Less than a year ago I considered and claimed the status of a monk. Though rarely did I follow any form of strict obedience to a religious lifestyle officially categorising me as a monk, I was a proud preacher of, and faithful in upholding, a life of absolute celibacy.
My unusual status became cause for regular discussion among my peers. During which I would try hard to emphasise my respect for marriage, concluding always, "Marriage just isn't for me". I gave many reasons for my life-long intent, with God and 'His word' often central in my argument, but I would never address the founding and driving basis for my persistence at monk-hood.
Having struggled my way through the darkness of depression and anxiety in my pre and early 20s I grew toward a life of hope in Christ. Sadly though, I carried with me fears from the darkness which I refused to attempt to overcome. Having a committed relationship with another person was one of the greatest of those fears.
Despite never having had a relationship, I understood what it would mean to commit to loving a wife. It would mean allowing access to the scars on my heart. It would mean all defences must be shut down. It would mean potential hurt—for myself and from myself. It would mean allowing someone to support me and love me beyond what I feel I deserve. Through this fear my mantra grew: "marriage just isn't for me, I will NEVER get married".
From this a philosophy for my life grew. "... I think that it is better for (me) to remain as I am... and not seek a wife". I was not the first to announce this philosophy. In fact I was quoting one of the most famous philosophers in history, from a letter in one of the most famous books in history—the Apostle Paul speaking to the Corinthian Church, in the Bible (1 Corinthians chapter 7, verses 26–27). I convinced myself, with fear as my ever-lashing jockey, I could better follow Christ's call upon my life without a partner "holding me back".
And yet I fell
A fan of metaphors and the meanings behind them I wonder at the saying "falling in love". If it is supposed to be one of the greatest experiences in the world, why do we use a word ("falling") with such negative and frightening connotations? I now understand.

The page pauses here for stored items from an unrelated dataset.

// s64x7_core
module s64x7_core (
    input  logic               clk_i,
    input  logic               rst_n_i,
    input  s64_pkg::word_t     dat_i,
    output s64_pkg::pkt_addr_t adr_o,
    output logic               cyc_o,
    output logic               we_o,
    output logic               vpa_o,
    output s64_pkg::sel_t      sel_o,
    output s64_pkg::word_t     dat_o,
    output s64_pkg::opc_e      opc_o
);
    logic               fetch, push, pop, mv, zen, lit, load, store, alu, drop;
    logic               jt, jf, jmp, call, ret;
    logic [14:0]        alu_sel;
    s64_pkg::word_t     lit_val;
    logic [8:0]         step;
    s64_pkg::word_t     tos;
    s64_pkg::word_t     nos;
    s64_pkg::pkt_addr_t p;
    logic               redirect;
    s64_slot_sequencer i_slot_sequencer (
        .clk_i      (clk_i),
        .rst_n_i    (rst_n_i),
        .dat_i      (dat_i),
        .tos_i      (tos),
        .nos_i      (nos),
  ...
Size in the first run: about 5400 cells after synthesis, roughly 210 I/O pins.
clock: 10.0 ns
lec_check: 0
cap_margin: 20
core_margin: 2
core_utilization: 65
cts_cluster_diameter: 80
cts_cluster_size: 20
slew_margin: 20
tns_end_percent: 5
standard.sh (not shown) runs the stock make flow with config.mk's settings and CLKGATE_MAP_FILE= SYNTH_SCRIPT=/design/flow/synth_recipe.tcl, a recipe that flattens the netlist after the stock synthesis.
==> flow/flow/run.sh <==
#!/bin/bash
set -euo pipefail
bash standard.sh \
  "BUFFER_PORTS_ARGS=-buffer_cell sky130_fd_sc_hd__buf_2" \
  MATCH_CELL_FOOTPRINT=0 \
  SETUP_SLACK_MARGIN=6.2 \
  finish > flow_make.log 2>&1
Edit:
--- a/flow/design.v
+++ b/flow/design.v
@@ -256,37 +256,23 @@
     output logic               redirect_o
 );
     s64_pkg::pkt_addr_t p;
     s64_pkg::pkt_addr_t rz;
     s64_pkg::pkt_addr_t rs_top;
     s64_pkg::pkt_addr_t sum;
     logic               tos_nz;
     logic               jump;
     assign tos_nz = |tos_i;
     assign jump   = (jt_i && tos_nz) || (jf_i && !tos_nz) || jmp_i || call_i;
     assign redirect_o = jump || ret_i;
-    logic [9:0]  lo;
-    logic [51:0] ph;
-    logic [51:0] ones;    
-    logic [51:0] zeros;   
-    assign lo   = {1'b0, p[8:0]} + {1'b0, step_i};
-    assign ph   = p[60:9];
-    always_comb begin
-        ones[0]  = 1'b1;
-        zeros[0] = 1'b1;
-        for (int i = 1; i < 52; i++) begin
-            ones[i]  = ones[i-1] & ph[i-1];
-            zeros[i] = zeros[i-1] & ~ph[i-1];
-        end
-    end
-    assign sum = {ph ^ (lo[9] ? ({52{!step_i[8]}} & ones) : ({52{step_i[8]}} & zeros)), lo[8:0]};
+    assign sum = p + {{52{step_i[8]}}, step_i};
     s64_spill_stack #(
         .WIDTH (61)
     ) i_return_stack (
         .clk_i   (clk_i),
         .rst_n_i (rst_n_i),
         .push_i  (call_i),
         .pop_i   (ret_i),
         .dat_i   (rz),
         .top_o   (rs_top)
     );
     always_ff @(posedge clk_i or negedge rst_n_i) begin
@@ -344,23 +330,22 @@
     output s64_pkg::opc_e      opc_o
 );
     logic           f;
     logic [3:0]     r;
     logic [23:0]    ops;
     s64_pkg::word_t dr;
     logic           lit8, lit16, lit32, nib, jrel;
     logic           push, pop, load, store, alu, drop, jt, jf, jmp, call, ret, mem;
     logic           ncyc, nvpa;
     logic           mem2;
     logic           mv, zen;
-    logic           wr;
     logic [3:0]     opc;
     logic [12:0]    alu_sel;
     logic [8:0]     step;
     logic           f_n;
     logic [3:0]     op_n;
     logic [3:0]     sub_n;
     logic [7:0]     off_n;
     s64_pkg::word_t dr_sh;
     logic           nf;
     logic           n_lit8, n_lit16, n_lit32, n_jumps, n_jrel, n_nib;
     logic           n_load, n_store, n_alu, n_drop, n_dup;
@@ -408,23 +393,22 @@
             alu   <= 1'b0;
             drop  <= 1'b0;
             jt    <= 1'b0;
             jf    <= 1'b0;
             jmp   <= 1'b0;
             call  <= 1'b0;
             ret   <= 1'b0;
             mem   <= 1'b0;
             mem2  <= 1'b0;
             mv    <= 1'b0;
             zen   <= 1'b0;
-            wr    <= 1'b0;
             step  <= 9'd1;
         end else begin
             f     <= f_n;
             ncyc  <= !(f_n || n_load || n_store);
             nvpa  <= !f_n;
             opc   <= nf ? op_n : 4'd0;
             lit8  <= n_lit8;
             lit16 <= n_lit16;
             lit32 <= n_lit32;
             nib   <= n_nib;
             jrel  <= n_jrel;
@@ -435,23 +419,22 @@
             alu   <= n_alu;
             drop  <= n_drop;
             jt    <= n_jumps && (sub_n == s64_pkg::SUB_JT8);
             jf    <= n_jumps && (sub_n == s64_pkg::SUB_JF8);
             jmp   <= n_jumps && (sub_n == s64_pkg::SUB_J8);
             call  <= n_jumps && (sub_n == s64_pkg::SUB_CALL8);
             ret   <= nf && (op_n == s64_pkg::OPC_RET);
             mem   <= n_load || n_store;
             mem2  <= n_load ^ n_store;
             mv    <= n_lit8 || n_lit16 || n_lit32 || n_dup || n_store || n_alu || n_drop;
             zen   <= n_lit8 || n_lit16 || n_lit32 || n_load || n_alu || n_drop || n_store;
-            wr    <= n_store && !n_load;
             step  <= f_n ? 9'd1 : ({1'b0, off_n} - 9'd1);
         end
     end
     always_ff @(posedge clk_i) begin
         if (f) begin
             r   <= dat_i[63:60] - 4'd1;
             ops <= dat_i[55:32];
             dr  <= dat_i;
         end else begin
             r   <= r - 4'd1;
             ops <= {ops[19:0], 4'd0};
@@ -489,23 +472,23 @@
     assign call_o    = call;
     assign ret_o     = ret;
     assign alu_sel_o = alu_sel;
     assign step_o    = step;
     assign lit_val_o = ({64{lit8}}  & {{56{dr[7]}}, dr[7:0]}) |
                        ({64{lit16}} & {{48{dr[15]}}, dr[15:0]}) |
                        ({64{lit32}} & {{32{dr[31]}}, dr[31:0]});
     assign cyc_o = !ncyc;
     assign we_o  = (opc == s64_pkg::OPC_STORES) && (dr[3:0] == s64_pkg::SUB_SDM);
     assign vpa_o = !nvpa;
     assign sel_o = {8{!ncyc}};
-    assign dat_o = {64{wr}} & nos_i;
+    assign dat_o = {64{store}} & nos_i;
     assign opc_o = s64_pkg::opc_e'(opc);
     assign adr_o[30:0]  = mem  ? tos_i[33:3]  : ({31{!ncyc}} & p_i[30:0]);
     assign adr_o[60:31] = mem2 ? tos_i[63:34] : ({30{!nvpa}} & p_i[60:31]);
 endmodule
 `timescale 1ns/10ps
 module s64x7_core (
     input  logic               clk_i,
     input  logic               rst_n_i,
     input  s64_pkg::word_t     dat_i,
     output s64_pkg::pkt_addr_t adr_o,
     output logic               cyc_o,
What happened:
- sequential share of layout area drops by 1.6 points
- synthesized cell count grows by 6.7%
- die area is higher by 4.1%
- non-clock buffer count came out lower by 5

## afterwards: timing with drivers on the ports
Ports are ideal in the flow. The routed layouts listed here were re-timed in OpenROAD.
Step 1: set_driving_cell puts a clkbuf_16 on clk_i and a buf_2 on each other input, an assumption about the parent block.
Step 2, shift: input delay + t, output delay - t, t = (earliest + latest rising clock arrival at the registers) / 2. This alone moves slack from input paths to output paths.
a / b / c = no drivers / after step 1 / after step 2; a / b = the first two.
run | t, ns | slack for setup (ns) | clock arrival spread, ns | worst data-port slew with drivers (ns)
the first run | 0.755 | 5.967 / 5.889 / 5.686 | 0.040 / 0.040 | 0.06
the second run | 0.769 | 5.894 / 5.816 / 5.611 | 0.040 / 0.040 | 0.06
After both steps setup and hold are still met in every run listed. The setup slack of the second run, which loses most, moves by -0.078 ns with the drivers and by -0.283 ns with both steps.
This is an optimization exercise on Yosys and OpenROAD, whose aim is small area, a short achievable clock period and few clock cycles per item, not a production implementation. Where RTL was checked, it was by simulation tests only, not by an equivalence proof against the original.

==> inputs of job 7564 <==
==> flow/design.v <==
`timescale 1ns / 1ps
package bfdc_pkg;
  typedef enum logic [2:0] {
    FUNC_UPDATE = 3'd0,
    FUNC_PREDIM = 3'd1,
    FUNC_OFF    = 3'd2,
    FUNC_ON     = 3'd3,
    FUNC_RESET  = 3'd4
  } func_t;
  typedef enum logic [2:0] {
    CFG_BRIGHTNESS    = 3'd0,
    CFG_SLEEP_TIMEOUT = 3'd1,
    CFG_DIM_LEAD      = 3'd2,
    CFG_DIM_END_FRAC  = 3'd3,
    CFG_PREDIM_FRAC   = 3'd4,
    CFG_MIN_DIM_DUTY  = 3'd5
  } cfg_idx_t;
  typedef struct packed {
    logic load;
    logic prep;
    logic div_init;
    logic div_step;
    logic commit;
  } cmd_t;
  typedef struct packed {
    logic need_div;
    logic div_last;
  } status_t;
endpackage
Source: an optimization exercise on an open RTL-to-GDS flow (aim: small area). Production flows keep margins and buffers that such runs may drop. Where RTL was checked, it was by simulation tests only, not by an equivalence proof against the original. No activity file was given, so power comes from the tool's default toggle rates.

Setup of zinc:
// idct8_serial
module idct8_serial (
  input  logic        clk,
  input  logic        rst,
  input  logic        in_valid,
  input  logic [24:0] in,
  output logic        out_valid,
  output logic        frame_start,
  output logic [24:0] O
);
Size in the first run: ~2900 cells after synthesis, roughly 460 flip-flops, about 55 I/O pins, roughly 30000 µm² of cells after synthesis.
export LEC_CHECK = 0
export ABC_AREA = 1
export CAP_MARGIN = 20
export CORE_MARGIN = 2
export CORE_UTILIZATION = 72
export SLEW_MARGIN = 20
export BUFFER_PORTS_ARGS = -buffer_cell sky130_fd_sc_hd__buf_1
export CTS_ARGS = -sink_clustering_enable -repair_clock_nets -dont_use_dummy_load -buf_list sky130_fd_sc_hd__clkbuf_4 -sink_clustering_size 10 -sink_clustering_max_diameter 50
create_clock -name core_clock -period 15.0 [get_ports {clk}]
standard.sh (not shown) runs the stock make flow with config.mk's settings and CLKGATE_MAP_FILE= SYNTH_SCRIPT=/design/flow/synth_recipe.tcl, a recipe that flattens the netlist after the stock synthesis.
==> flow/flow/run.sh <==
#!/bin/bash
# Layout flow: the standard ORFS flow (standard.sh, unchanged synthesis),
# with two changes to the cells the layout steps insert:
#  - port buffers are sky130_fd_sc_hd__buf_1 (every port still gets one)
#  - clock tree synthesis uses clkbuf_4 clusters and adds no dummy loads
# make's full output goes to standard.log; ORFS keeps each step's log under orfs/logs.
set -euo pipefail
cat >> config.mk <<'EOT'
export BUFFER_PORTS_ARGS = -buffer_cell sky130_fd_sc_hd__buf_1
export CTS_ARGS = -sink_clustering_enable -repair_clock_nets -dont_use_dummy_load -buf_list sky130_fd_sc_hd__clkbuf_4 -sink_clustering_size 10 -sink_clustering_max_diameter 50
EOT
bash standard.sh > standard.log 2>&1
Here is what was changed in the inputs of amber compared with zinc.
Settings: a change of CTS_ARGS from -sink_clustering_enable -repair_clock_nets -dont_use_dummy_load -buf_list sky130_fd_sc_hd__clkbuf_4 -sink_clustering_size 10 -sink_clustering_max_diameter 50 to -sink_clustering_enable -repair_clock_nets -dont_use_dummy_load -buf_list sky130_fd_sc_hd__clkbuf_8 -sink_clustering_size 16 -sink_clustering_max_diameter 60; a change of CORE_UTILIZATION from 72 to 55.
==> flow/flow/run.sh <==
#!/bin/bash
# Layout flow: the standard ORFS flow (standard.sh, unchanged synthesis),
# with two changes to the cells the layout steps insert:
#  - port buffers are sky130_fd_sc_hd__buf_1 (every port still gets one)
#  - clock tree synthesis uses clkbuf_8 clusters and adds no dummy loads
# make's full output goes to standard.log; ORFS keeps each step's log under orfs/logs.
set -euo pipefail
cat >> config.mk <<'EOT'
export BUFFER_PORTS_ARGS = -buffer_cell sky130_fd_sc_hd__buf_1
export CTS_ARGS = -sink_clustering_enable -repair_clock_nets -dont_use_dummy_load -buf_list sky130_fd_sc_hd__clkbuf_8 -sink_clustering_size 16 -sink_clustering_max_diameter 60
EOT
bash standard.sh > standard.log 2>&1
## What came out
Having completed the whole flow, amber delivered a layout that passed the timing, DRC and antenna checks. Summary of amber over zinc: final-report setup violation count flat, wire length per cell up 0.10 µm, total length of routed wires up 5.2%, clock slew at the register clock pins of the worst setup and hold paths flat, hold slack flat.
Inputs modified between amber and willow:
Settings: putting GPL_TIMING_DRIVEN at 0 where nothing was set; swapping -sink_clustering_enable -repair_clock_nets -dont_use_dummy_load -buf_list sky130_fd_sc_hd__clkbuf_8 -sink_clustering_size 16 -sink_clustering_max_diameter 60 for -sink_clustering_enable -repair_clock_nets -dont_use_dummy_load -buf_list sky130_fd_sc_hd__clkbuf_4 -sink_clustering_size 10 -sink_clustering_max_diameter 50 in CTS_ARGS; swapping 55 for 65 in CORE_UTILIZATION.
==> flow/flow/run.sh <==
#!/bin/bash
# Layout flow: the standard ORFS flow (standard.sh, unchanged synthesis),
# with two changes to the cells the layout steps insert:
#  - port buffers are sky130_fd_sc_hd__buf_1 (every port still gets one)
#  - clock tree synthesis uses clkbuf_4 clusters and adds no dummy loads
# make's full output goes to standard.log; ORFS keeps each step's log under orfs/logs.
set -euo pipefail
cat >> config.mk <<'EOT'
export BUFFER_PORTS_ARGS = -buffer_cell sky130_fd_sc_hd__buf_1
export CTS_ARGS = -sink_clustering_enable -repair_clock_nets -dont_use_dummy_load -buf_list sky130_fd_sc_hd__clkbuf_4 -sink_clustering_size 10 -sink_clustering_max_diameter 50
EOT
bash standard.sh > standard.log 2>&1
--- outcome ---
As of willow, via count had risen by a little under 10% compared to amber. Of willow and amber, willow shows the higher clock buffer count in the final layout, with amber below it. Taking amber as the reference, in willow core box area went down by 16%, relative slew slack lost 6.1 points. Looking at global-route usage, willow sits 9.6 points higher than amber does. Sequential share of layout area on willow is down relative to amber. Diff amber -> willow: die area moved down; routed wire length shows an increase of about 13%; power drawn by the combinational cells picked up an extra about 4%.

before:
idct8_serial, a different RTL version from the one above (not shown whole).
Size: roughly 490 flip-flops, about 55 I/O pins, roughly 35000 µm² of cells after synthesis.
## idct8_serial
module idct8_serial (
  input  logic        clk,
  input  logic        rst,
  input  logic        in_valid,
  input  logic [24:0] in,
  output logic        out_valid,
  output logic        frame_start,
  output logic [24:0] O
);
make LEC_CHECK=0 CAP_MARGIN=20 CORE_MARGIN=2 CORE_UTILIZATION=40 SLEW_MARGIN=20 finish   # period 15.0 ns
run.sh (not shown) runs the stock make flow with config.mk's settings and CLKGATE_MAP_FILE= SYNTH_SCRIPT=/design/flow/synth_recipe.tcl, a recipe that flattens the netlist after the stock synthesis.
Stock flow here: none of the scripts above is used.
The flow did not stop early for before: all stages ran, and the layout cleared the timing, DRC and antenna checks.
> inputs changed (before -> after)
- ABC_AREA now 1, previously not set
- CORE_UTILIZATION now 70, was 40
[summary]
The final core utilization number comes out lower for before vs after.
Any difference in clock input transition at the sequential cells of the worst setup and hold paths between after and before is small enough to ignore.
Summary of after over before: clock power went down about 6%; antenna diode count went up 3; fraction of the yosys area taken by sequential cells stayed essentially flat.
Between before and after, the flow reports wire length increasing by more than 10%.
Function was not checked in any run of this note: the RTL went through the layout flow alone.

job 1211:
idct8_serial with an RTL version that a note above also has.
For scale: about 2900 cells after synthesis, ~460 flip-flops, ~55 I/O pins, ~30000 um2 of cells after synthesis.
Settings: LEC_CHECK=0, ABC_AREA=1, CAP_MARGIN=0, CORE_MARGIN=2, CORE_UTILIZATION=55, SLEW_MARGIN=0, BUFFER_PORTS_ARGS=-buffer_cell sky130_fd_sc_hd__buf_1, CTS_ARGS=-sink_clustering_enable -repair_clock_nets -dont_use_dummy_load -buf_list sky130_fd_sc_hd__clkbuf_4 -sink_clustering_size 10 -sink_clustering_max_diameter 50; clock period 15.0 ns.
standard.sh (not shown) runs the stock make flow with config.mk's settings and CLKGATE_MAP_FILE= SYNTH_SCRIPT=/design/flow/synth_recipe.tcl, a recipe that flattens the netlist after the stock synthesis.
==> flow/flow/run.sh <==
#!/bin/bash
# Layout flow: the standard ORFS flow (standard.sh, unchanged synthesis),
# with two changes to the cells the layout steps insert:
#  - port buffers are sky130_fd_sc_hd__buf_1 (every port still gets one)
#  - clock tree synthesis uses clkbuf_4 clusters and adds no dummy loads
# make's full output goes to standard.log; ORFS keeps each step's log under orfs/logs.
set -euo pipefail
cat >> config.mk <<'EOT'
export BUFFER_PORTS_ARGS = -buffer_cell sky130_fd_sc_hd__buf_1
export CTS_ARGS = -sink_clustering_enable -repair_clock_nets -dont_use_dummy_load -buf_list sky130_fd_sc_hd__clkbuf_4 -sink_clustering_size 10 -sink_clustering_max_diameter 50
EOT
bash standard.sh > standard.log 2>&1
The flow did not stop early for job 1211: all stages ran, and the layout cleared the timing, DRC and antenna checks.
The following lists how job 8181 was set up differently from job 1211:
==> flow/config.mk <==
export PLATFORM = sky130hd
export DESIGN_NAME = idct8_serial
export DESIGN_NICKNAME = idct8_serial
export VERILOG_FILES = /design/flow/design.v
export SDC_FILE = /design/flow/constraint.sdc
export NUM_CORES = 4
export LEC_CHECK = 0
export ABC_AREA = 1
export CAP_MARGIN = 20
export CORE_MARGIN = 2
export CORE_UTILIZATION = 65
export SLEW_MARGIN = 20
export BUFFER_PORTS_ARGS = -buffer_cell sky130_fd_sc_hd__buf_1
export CTS_ARGS = -sink_clustering_enable -repair_clock_nets -dont_use_dummy_load -buf_list sky130_fd_sc_hd__clkbuf_4 -sink_clustering_size 10 -sink_clustering_max_diameter 50
==> comparison <==
Cmp job 8181 and job 1211 / number of detailed-routing iterations run before antenna repair / lower: job 1211. Share of power burned in registers across job 8181 and job 1211: no real change. Met1 usage in global routing, job 8181 and job 1211: larger value in job 8181. Diff job 1211 -> job 8181: share of the clock period used by the worst path after layout increased by 0.57 points relative to the old numbers, maximum frequency now smaller, power increased by about 0.7% relative to the old numbers. Measured against each other, job 8181 and job 1211 differ in cell area, the lower figure coming from job 8181. Job 8181 reached the end of the flow, and the finished layout is clean on the timing, DRC and antenna checks. Route | job 8181 vs job 1211 | wire shorter in job 8181. Job 8181 against job 1211; worst-case vdd ir drop is up by more than 10%.
Modified inputs, job 9172 compared to job 8181
-- flow/config.mk --
<<< job 8181, line 9
export CAP_MARGIN = 20
export CORE_MARGIN = 2
export CORE_UTILIZATION = 65
export SLEW_MARGIN = 20
export BUFFER_PORTS_ARGS = -buffer_cell sky130_fd_sc_hd__buf_1
>>> job 9172, line 9
export CAP_MARGIN = 20
export CORE_MARGIN = 2
export CORE_UTILIZATION = 55
export SLEW_MARGIN = 20
export BUFFER_PORTS_ARGS = -buffer_cell sky130_fd_sc_hd__buf_1
Job 8181 → job 9172: part of the total power dissipated in combinational logic down 0.6 points; cell area after layout has increased.
Re first-pass GRT wire length: job 8181 and job 9172 aren't equal, and the lower value belongs to job 8181.
Maximum single-stage delay on the critical path: job 9172 vs job 8181 up 0.21 ns
The multi-input gate share of total cell area number comes out lower for job 9172 vs job 8181.
Detail-routed net length per standard cell up 0.44 um in job 9172 wrt job 8181
| count of boundary I/O pins | job 9172 vs job 8181 | ≈ equal |

-- afterwards: timing with drivers on the ports --
How much do the figures lean on ideal ports? The routed layouts below were timed once more, with nothing changed but the port constraints.
Step 1 sets driving cells, clkbuf_16 on the clock port and buf_2 on the other inputs (assumed; they add their load-dependent delay and slew).
Step 2 adds t to the input delays and takes it off the output delays; t is the mean of the earliest and latest rising clock arrival at the registers after step 1. Input paths then give back, and output paths get back, about the clock's delay inside the block.
a / b / c = no drivers / after step 1 / after step 2; a / b = the first two.
run | shift t [ns] | setup WS [ns] | clock arrival spread, ns | cell pins on the clock port's net
zinc | 0.861 | 1.517 / 1.517 / 1.517 | 0.072 / 0.073 | 1
amber | 0.681 | 1.551 / 1.551 / 1.551 | 0.091 / 0.091 | 1
willow | 0.861 | 0.970 / 0.970 / 0.970 | 0.063 / 0.063 | 1
before | 0.700 | 1.281 / 1.281 / 1.281 | 0.031 / 0.030 | 1
after | 0.680 | 1.022 / 1.022 / 1.022 | 0.058 / 0.058 | 1
job 1211 | 0.907 | 1.534 / 1.534 / 1.534 | 0.094 / 0.093 | 1
job 8181 | 0.840 | 1.448 / 1.448 / 1.448 | 0.064 / 0.064 | 1
job 9172 | 0.907 | 1.534 / 1.534 / 1.534 | 0.094 / 0.093 | 1
After both steps every run listed still meets setup and hold.
This is an optimization exercise on Yosys and OpenROAD, whose aim is small area, a short achievable clock period and few clock cycles per item, not a production implementation.
Function was checked by simulation only, so behaviour that the tests miss may differ from the original.
Power and IR drop assume default switching activity.

==> flow/design.v (outline; a module is shown in full before it is edited, if it fits) <==
// module matrix_inverse_gj: 768 lines
module matrix_inverse_gj #(
    parameter int N    = 5,
    parameter int W    = 16,
    parameter int FRAC = 8
) (
    input  logic         clk,
    input  logic         reset,
    input  logic         in_valid,
    output logic         in_ready,
    input  logic [W-1:0] in_data,
    output logic         out_valid,
    input  logic         out_ready,
    output logic [W-1:0] out_data,
    output logic         out_last,
    output logic         busy,
    output logic         singular
);
  // ...
==> flow/flow/run.sh <==
#!/bin/bash
set -euo pipefail
bash standard.sh 'BUFFER_PORTS_ARGS=-buffer_cell sky130_fd_sc_hd__buf_4' \
    SETUP_SLACK_MARGIN=14.8 finish > flow_make.log 2>&1
==> flow/standard.sh <==
#!/bin/bash
# synth_recipe.tcl (not shown) runs the flow's synth.tcl, then flattens the netlist and writes it again
# the make line also repeats each setting of config.mk as NAME=value (left out here)
make -C /OpenROAD-flow-scripts/flow DESIGN_CONFIG=/design/flow/config.mk WORK_HOME=/design/flow/orfs CLKGATE_MAP_FILE= SYNTH_SCRIPT=/design/flow/synth_recipe.tcl "${@:-finish}"
==> flow/config.mk <==
export PLATFORM = sky130hd
export DESIGN_NAME = matrix_inverse_gj
export DESIGN_NICKNAME = matrix_inverse_gj
export VERILOG_FILES = /design/flow/design.v
export SDC_FILE = /design/flow/constraint.sdc
export NUM_CORES = 4
export LEC_CHECK = 0
export CAP_MARGIN = 20
export CORE_MARGIN = 2
export CORE_UTILIZATION = 40
export PLACE_DENSITY = 0.55
export SLEW_MARGIN = 20
==> flow/constraint.sdc <==
create_clock -name core_clock -period 20.0 [get_ports {clk}]
set_input_delay 4.0000 -clock core_clock [delete_from_list [all_inputs] [get_ports {clk}]]
set_output_delay 4.0000 -clock core_clock [all_outputs]
set_load 0.01 [all_outputs]
==> summary.txt, run 1 <==
reg2reg start -> cs_c[0]$_DFF_P_
P_comb -> 1830 µW
sequential cell power -> 1660 µW
status -> finished clean
Max-cap violations -> 0
ANT cells -> 0
Final Hold Viols -> 0
DP Area -> 0.0421 mm²
reg2reg path depth -> 14
min Tclk post-route -> 5320 ps
Area contributors post-synth -> dfxtp_1 30%, edfxtp_1 7.8%, ha_1 6.5%
fraction of area in multi-input gates -> 0.515
DP Worst Slack -> 13400 ps
CP arrival -> 1320 ps
ys async rst share -> 0
switching share of total power -> 0.370
main combinational cell family by area after synthesis -> compound AO/OA/AOI/OAI gates
GR Layer Usage met1 -> 0.370
mux cell area share after synthesis -> 0.0547
count of non-CTS buffers in the layout -> 146
dominant synthesized flop cell -> dfxtp_1
Core ar. -> 0.100 mm²
DR WL/cell -> 22.6 µm
die area -> 0.104 mm²
Synth Instances -> 4546
Layout clock buffers -> 112
CTS H-tree lvls -> 3
CP cell instances -> buf_6
synthesized area per cell -> 8.93 µm²
post-synthesis sequential area ratio -> 0.378
Crit-path slowest cell -> edfxtp_1
count of multi-input gates -> 3236
initial antenna violation count -> 4
Logic pwr share -> 0.367
Testbench counts, summed over its fixed seeds: cycles 10,166, matrices 64.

My fall began at a time when I felt the most sure-footed I ever had. Gallivanting around the exotic corners of our wondrous world, certain of my lonesome ways, I met her. The details behind my stumbling and subsequent falling are many. Suffice to say she is the most beautiful, most amazing person I have ever met.
As dreams of a life shared with such a woman began to consume my thoughts, so too did the love which slowly began to overcome my fears.
Falling in love is frightening indeed. At first, fear was all I felt. But as the dreams persisted, the fear started to transform into an unexplainable excitement. Thankfulness, I am certain, is our greatest weapon against fear and despair (Philippians chapter 4, verse 6). Now, whenever I recall the excitement of my serendipitous adventure of falling in love (in Burma!), I feel armed with never-ending ammunition.
"We", so much better than "me"
I must humbly emphasise here my utmost respect for singleness. It is admirable and courageous, and for some I am sure a noble and sacrificial pursuit. However, "singleness just isn't for me".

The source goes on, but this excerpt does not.